His first faculty position at the University of Delaware allowed him to take summer employment, and Langsner directed recreational activities for the resort town of Rehoboth Beach, Del. He also spent two summers as the "cooler" at the Bottle and Cork in Dewey Beach, Del., the largest beach bar on the East Coast. He hired mostly college football players from the area who served as the muscle, although Langsner had a punch or two thrown at him.

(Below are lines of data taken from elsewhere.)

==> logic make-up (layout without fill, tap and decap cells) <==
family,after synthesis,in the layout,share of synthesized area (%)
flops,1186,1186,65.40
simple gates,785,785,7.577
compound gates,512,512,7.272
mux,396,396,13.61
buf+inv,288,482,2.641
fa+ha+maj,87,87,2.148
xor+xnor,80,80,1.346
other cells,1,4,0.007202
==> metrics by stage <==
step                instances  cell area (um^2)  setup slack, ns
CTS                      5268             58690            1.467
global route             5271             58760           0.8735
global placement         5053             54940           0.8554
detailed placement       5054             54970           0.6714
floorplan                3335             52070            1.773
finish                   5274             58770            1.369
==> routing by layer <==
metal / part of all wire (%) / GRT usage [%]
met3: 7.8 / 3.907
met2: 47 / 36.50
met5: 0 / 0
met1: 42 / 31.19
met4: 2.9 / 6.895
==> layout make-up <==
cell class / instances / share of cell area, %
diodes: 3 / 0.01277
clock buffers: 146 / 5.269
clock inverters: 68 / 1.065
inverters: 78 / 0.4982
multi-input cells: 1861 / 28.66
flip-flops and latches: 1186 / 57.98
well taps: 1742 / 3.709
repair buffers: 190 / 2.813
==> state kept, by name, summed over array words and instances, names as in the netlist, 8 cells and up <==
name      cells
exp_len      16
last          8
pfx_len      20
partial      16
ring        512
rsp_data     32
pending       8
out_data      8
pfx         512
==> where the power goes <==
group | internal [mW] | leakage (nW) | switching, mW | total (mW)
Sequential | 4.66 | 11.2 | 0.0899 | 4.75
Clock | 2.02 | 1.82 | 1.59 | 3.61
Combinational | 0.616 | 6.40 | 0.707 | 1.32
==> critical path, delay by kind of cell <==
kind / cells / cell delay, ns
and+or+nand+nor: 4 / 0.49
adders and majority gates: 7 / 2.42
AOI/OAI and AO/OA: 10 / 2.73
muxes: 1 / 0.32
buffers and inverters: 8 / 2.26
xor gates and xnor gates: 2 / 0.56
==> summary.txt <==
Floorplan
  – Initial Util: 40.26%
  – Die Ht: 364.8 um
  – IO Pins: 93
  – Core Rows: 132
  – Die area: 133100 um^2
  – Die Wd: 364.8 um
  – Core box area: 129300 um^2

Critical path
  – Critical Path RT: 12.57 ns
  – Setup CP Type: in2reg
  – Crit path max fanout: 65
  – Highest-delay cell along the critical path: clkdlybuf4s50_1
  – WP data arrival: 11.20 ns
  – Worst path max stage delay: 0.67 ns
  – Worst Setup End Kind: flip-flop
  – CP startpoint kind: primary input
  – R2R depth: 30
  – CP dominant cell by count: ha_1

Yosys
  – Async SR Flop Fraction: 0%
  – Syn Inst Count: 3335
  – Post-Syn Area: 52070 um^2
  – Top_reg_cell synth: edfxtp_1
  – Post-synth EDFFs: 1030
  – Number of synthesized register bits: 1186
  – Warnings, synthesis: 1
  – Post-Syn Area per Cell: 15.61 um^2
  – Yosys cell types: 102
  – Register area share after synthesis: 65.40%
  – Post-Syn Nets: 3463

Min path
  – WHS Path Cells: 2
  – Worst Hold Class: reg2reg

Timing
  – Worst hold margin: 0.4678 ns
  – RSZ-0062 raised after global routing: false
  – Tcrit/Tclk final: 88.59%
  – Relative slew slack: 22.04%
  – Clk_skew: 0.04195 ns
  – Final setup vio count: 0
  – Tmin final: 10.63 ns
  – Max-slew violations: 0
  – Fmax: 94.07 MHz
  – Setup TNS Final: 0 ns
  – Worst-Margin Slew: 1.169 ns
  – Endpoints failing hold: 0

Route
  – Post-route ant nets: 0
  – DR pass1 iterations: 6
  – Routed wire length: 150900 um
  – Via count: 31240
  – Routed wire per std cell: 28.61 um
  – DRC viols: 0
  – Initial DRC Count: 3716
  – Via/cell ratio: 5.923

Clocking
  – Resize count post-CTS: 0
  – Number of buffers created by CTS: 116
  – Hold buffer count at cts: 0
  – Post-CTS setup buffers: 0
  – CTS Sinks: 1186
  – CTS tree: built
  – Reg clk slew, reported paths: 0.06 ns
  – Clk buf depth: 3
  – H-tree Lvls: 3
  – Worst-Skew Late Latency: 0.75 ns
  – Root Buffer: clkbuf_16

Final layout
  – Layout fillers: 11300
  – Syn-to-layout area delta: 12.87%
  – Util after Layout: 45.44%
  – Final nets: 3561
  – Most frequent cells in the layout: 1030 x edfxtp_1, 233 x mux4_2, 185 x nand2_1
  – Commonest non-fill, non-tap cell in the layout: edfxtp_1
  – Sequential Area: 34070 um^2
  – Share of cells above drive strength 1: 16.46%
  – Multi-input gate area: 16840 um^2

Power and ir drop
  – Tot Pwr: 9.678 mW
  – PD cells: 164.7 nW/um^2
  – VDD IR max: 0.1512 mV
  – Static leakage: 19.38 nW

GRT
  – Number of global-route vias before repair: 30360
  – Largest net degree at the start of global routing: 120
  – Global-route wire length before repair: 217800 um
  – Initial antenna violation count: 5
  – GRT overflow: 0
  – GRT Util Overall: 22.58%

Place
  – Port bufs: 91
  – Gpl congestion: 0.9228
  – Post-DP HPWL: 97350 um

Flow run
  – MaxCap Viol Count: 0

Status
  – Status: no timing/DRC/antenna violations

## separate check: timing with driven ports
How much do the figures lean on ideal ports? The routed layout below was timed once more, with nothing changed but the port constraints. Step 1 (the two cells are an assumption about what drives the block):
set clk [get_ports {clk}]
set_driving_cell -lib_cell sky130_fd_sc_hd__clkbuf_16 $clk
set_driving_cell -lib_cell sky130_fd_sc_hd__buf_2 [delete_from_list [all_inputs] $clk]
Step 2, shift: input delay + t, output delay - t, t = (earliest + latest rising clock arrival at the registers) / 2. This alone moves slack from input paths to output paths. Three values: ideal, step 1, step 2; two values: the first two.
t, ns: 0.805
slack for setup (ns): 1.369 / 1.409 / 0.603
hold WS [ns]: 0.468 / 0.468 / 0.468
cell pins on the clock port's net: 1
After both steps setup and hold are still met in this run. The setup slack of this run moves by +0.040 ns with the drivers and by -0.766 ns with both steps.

Langsner met faculty members from the University of Arkansas at a conference in Boston, and they convinced him to come to Fayetteville for an interview/visit. He initially didn't want to leave the East Coast, where his parents still lived at the time, but he really liked Fayetteville. Seven years ago he married his wife, Sally, in the last wedding ceremony performed inside Giffels Auditorium in Old Main. She is the human resource manager at Pratt and Whitney PSD in Springdale. The couple met years earlier when both worked in Rehoboth Beach.
Away from the job, in addition to travel, Langsner enjoys riding his custom 2006 Kawasaki Vulcan Nomad, spending time with his wife and three dogs and occasionally having some body art done.
Administrative Role
As an assistant dean under Barbara Hinton, associate dean for academic affairs, Langsner deals primarily with curriculum, helping steer course and program proposals and changes through the university's bureaucracy. He enjoys working with others in the academic affairs office and is highly complimentary of staffers Denise Bignar and Nancy Milmon.
"Without them, we couldn't do what we do," Langsner said.
The academic affairs office's primary purpose is to ensure graduate and undergraduate program quality and integrity. Hinton is ultimately responsible with Langsner as her backup. In addition to coordinating program proposals and course changes, he facilitates the student appeal and grievance process, chairs the University Course and Program Committee, coordinates the college's student learning outcomes assessment plan, prepares reports for the provost, answers e-mail inquiries to the college Web site and prepares undergraduate catalog revisions. He processes many types of student petitions including change of grade forms, overrides, course substitution petitions, financial aid appeals, overload petitions and drop/add forms, and he grants ISIS access to faculty and staff members of the college. He formerly co-directed the college's Honors Program and now serves as a facilitator and administrator for the program.
"I imagine myself as a guy wearing old, farmer overalls, carrying an oil can inside the guts of a huge machine. I am trying to keep the wheels and gears and cogs that mechanize the academic business of the college well-lubed. I like working with students and I like solving problems.
"When I can help faculty members do what they need to do, that's what I like best."